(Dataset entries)
----------

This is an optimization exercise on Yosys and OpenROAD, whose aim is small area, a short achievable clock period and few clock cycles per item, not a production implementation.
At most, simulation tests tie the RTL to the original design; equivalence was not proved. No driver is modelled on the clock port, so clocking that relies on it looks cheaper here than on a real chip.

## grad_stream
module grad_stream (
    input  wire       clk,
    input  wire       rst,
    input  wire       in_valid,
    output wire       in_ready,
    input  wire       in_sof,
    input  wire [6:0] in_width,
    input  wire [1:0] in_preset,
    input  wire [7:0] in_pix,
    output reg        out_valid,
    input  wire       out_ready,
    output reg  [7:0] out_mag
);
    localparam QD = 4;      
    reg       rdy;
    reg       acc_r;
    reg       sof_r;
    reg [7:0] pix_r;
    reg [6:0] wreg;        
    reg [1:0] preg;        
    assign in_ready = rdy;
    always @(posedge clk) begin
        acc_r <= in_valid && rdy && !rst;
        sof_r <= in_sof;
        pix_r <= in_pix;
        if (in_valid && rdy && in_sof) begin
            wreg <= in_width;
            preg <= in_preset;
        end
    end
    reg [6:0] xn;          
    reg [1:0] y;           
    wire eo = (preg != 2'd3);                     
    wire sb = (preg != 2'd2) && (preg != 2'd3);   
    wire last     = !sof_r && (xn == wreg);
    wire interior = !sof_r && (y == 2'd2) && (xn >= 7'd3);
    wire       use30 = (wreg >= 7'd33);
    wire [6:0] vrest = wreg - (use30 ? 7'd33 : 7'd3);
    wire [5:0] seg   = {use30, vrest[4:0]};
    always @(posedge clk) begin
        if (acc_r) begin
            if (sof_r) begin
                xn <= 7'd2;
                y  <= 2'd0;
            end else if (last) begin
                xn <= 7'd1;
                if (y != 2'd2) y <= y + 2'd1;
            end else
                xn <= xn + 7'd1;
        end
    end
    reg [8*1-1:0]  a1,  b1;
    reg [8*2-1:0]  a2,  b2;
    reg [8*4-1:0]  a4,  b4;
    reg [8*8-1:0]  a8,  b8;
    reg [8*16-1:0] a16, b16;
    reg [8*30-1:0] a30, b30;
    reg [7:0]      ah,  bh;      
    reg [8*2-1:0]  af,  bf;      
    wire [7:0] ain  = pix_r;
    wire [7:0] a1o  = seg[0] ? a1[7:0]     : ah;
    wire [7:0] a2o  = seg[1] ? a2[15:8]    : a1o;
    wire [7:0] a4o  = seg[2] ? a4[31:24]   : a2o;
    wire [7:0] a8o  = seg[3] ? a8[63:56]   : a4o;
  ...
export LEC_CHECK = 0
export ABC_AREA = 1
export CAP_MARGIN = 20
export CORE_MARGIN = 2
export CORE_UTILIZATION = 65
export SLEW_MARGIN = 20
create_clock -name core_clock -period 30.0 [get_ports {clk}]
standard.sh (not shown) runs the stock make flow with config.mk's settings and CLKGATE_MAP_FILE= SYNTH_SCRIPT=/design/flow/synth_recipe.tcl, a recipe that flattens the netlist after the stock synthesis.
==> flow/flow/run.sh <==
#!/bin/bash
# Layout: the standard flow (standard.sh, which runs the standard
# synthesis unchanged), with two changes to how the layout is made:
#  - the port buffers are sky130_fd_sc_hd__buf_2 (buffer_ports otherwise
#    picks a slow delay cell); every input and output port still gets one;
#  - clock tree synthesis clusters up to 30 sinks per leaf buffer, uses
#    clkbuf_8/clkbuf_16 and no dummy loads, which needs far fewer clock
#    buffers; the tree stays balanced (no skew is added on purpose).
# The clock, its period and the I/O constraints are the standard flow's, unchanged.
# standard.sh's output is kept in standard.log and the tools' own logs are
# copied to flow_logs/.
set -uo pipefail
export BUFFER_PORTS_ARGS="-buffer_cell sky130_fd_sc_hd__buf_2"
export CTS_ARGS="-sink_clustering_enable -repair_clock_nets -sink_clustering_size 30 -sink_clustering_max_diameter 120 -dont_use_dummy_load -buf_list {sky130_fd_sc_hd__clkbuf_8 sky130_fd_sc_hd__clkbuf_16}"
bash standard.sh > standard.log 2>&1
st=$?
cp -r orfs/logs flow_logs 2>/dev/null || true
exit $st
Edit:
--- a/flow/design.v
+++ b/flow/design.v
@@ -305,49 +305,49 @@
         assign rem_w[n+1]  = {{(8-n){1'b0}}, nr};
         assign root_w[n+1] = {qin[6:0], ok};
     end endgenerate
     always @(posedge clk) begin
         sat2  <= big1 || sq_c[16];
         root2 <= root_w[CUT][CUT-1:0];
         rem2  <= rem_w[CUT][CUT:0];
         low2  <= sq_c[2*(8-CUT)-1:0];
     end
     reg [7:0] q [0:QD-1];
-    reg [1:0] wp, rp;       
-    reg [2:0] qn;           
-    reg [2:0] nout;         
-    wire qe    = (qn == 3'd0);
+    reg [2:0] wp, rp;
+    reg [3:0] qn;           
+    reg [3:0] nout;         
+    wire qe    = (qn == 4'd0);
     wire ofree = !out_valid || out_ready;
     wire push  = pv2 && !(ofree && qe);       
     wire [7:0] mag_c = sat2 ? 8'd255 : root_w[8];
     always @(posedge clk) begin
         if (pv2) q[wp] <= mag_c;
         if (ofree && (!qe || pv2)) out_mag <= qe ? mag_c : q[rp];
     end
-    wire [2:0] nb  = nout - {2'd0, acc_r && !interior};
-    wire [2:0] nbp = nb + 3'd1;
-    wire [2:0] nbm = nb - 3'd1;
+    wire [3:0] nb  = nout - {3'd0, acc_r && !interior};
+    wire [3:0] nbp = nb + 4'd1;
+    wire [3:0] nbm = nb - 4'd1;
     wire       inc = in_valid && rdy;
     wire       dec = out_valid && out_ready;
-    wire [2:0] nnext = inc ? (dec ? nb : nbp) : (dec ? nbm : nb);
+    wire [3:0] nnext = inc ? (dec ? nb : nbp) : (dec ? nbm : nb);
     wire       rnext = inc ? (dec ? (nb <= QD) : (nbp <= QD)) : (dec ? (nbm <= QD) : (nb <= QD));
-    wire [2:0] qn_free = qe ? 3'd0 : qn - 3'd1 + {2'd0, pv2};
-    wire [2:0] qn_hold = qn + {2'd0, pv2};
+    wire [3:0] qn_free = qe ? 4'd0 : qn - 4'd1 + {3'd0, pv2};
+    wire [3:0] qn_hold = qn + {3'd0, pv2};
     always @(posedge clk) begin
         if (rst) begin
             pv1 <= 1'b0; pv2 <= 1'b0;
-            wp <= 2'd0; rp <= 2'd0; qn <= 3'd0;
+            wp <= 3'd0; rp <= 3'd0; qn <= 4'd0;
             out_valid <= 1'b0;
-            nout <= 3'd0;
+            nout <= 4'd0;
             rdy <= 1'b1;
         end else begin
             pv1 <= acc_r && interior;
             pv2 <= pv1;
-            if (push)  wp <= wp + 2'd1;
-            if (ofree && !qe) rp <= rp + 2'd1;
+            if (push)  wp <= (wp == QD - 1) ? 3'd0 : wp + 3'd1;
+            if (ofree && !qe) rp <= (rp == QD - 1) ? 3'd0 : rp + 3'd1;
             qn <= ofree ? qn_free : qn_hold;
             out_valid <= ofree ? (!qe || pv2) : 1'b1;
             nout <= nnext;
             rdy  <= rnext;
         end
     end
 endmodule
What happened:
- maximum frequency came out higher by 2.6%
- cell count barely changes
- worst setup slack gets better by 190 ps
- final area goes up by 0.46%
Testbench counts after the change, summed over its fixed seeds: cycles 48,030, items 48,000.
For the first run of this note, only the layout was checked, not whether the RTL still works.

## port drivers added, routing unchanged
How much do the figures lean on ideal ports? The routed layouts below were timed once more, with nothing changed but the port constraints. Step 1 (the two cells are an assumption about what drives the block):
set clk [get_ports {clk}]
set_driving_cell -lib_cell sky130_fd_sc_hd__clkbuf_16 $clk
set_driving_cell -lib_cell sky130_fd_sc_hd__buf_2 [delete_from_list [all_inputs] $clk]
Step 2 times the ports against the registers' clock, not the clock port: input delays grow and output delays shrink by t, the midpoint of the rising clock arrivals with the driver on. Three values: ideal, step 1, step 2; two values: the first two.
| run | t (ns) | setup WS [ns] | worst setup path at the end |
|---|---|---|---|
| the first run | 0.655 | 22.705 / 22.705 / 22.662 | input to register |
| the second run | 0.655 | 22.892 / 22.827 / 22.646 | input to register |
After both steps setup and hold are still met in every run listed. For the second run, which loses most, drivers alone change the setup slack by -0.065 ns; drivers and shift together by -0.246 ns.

----------

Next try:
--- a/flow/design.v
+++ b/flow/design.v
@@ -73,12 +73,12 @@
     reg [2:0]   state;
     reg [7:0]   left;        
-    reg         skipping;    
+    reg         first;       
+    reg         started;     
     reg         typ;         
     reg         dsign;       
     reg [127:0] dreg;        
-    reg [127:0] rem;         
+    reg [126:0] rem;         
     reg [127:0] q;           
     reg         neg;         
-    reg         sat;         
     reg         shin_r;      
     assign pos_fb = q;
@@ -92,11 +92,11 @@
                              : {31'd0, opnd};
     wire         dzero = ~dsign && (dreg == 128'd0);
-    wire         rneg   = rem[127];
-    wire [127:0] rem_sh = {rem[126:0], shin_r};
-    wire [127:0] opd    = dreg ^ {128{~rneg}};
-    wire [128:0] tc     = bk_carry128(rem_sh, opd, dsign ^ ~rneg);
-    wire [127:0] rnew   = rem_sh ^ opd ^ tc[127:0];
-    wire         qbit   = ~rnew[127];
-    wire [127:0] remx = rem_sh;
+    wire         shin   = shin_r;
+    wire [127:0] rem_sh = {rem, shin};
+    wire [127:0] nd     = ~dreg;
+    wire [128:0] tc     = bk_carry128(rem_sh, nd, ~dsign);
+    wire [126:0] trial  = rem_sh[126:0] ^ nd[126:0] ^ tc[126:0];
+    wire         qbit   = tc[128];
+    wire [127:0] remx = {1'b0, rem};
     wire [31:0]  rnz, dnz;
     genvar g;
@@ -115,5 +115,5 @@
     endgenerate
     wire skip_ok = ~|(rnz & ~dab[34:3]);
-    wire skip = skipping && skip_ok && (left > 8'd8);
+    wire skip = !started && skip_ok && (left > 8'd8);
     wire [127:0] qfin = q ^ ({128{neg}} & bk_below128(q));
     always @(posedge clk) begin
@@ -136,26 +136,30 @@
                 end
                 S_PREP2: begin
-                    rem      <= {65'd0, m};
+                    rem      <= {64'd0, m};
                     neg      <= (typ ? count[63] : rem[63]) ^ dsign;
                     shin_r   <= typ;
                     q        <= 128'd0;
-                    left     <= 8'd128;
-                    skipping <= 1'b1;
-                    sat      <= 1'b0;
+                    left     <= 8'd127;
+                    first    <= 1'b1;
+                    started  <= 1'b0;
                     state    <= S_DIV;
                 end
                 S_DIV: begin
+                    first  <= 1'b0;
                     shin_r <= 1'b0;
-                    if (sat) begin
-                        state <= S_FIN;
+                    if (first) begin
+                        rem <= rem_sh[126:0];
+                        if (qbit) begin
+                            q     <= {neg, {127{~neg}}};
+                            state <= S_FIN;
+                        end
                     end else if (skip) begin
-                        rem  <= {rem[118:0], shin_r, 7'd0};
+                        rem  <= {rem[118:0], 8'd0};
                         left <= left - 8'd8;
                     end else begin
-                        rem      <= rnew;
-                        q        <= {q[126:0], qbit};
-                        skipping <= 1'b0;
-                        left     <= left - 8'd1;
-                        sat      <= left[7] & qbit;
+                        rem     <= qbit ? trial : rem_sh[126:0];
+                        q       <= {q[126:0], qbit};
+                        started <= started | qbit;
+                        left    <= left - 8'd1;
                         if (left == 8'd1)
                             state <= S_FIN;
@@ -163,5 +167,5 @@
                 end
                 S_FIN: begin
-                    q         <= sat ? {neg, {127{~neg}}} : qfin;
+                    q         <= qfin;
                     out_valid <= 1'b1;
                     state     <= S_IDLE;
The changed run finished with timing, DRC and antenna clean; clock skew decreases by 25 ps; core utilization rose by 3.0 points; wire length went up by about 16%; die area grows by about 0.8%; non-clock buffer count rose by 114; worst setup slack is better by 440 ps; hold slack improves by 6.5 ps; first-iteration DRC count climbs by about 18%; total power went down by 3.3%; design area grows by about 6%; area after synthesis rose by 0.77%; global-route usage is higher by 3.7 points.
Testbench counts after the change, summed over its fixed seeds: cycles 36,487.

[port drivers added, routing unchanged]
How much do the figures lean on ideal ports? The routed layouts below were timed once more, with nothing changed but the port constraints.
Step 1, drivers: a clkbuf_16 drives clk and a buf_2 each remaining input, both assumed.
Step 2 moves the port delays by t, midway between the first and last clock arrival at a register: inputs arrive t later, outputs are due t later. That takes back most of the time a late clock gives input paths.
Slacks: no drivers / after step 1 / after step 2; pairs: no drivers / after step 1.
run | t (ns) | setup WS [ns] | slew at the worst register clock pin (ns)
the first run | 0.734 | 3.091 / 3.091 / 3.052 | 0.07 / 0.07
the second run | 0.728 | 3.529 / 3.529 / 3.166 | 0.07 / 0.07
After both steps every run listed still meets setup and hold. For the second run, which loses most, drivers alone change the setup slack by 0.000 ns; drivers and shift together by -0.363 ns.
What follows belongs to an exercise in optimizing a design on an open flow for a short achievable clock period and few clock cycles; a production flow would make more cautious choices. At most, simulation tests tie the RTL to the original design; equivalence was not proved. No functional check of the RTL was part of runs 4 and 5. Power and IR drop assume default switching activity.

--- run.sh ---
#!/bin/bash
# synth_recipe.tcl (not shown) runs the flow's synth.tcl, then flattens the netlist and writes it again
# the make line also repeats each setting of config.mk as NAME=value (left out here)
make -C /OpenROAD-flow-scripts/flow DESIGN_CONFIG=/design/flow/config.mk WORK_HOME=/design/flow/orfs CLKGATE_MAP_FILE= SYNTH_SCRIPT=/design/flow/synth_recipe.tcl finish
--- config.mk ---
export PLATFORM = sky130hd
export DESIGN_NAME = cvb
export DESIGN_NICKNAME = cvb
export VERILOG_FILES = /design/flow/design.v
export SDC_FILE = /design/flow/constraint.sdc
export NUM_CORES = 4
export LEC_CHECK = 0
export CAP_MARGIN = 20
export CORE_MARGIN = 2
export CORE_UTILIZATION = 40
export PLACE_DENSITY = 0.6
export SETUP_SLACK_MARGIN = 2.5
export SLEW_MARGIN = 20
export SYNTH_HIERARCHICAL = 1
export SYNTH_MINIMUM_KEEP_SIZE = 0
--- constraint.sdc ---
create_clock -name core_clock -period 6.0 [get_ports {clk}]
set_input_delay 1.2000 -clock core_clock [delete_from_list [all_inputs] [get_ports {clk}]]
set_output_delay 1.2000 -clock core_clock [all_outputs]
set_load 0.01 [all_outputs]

----------

_WHAT YOU HAVE TO DO_
Among the entries above, copy exactly only the lines starting with the one containing "The changed run" and going through the one containing "Step 1, drivers: a", both ends included.

_TASK RESPONSE_
The changed run finished with timing, DRC and antenna clean; clock skew decreases by 25 ps; core utilization rose by 3.0 points; wire length went up by about 16%; die area grows by about 0.8%; non-clock buffer count rose by 114; worst setup slack is better by 440 ps; hold slack improves by 6.5 ps; first-iteration DRC count climbs by about 18%; total power went down by 3.3%; design area grows by about 6%; area after synthesis rose by 0.77%; global-route usage is higher by 3.7 points.
Testbench counts after the change, summed over its fixed seeds: cycles 36,487.

[port drivers added, routing unchanged]
How much do the figures lean on ideal ports? The routed layouts below were timed once more, with nothing changed but the port constraints.
Step 1, drivers: a clkbuf_16 drives clk and a buf_2 each remaining input, both assumed.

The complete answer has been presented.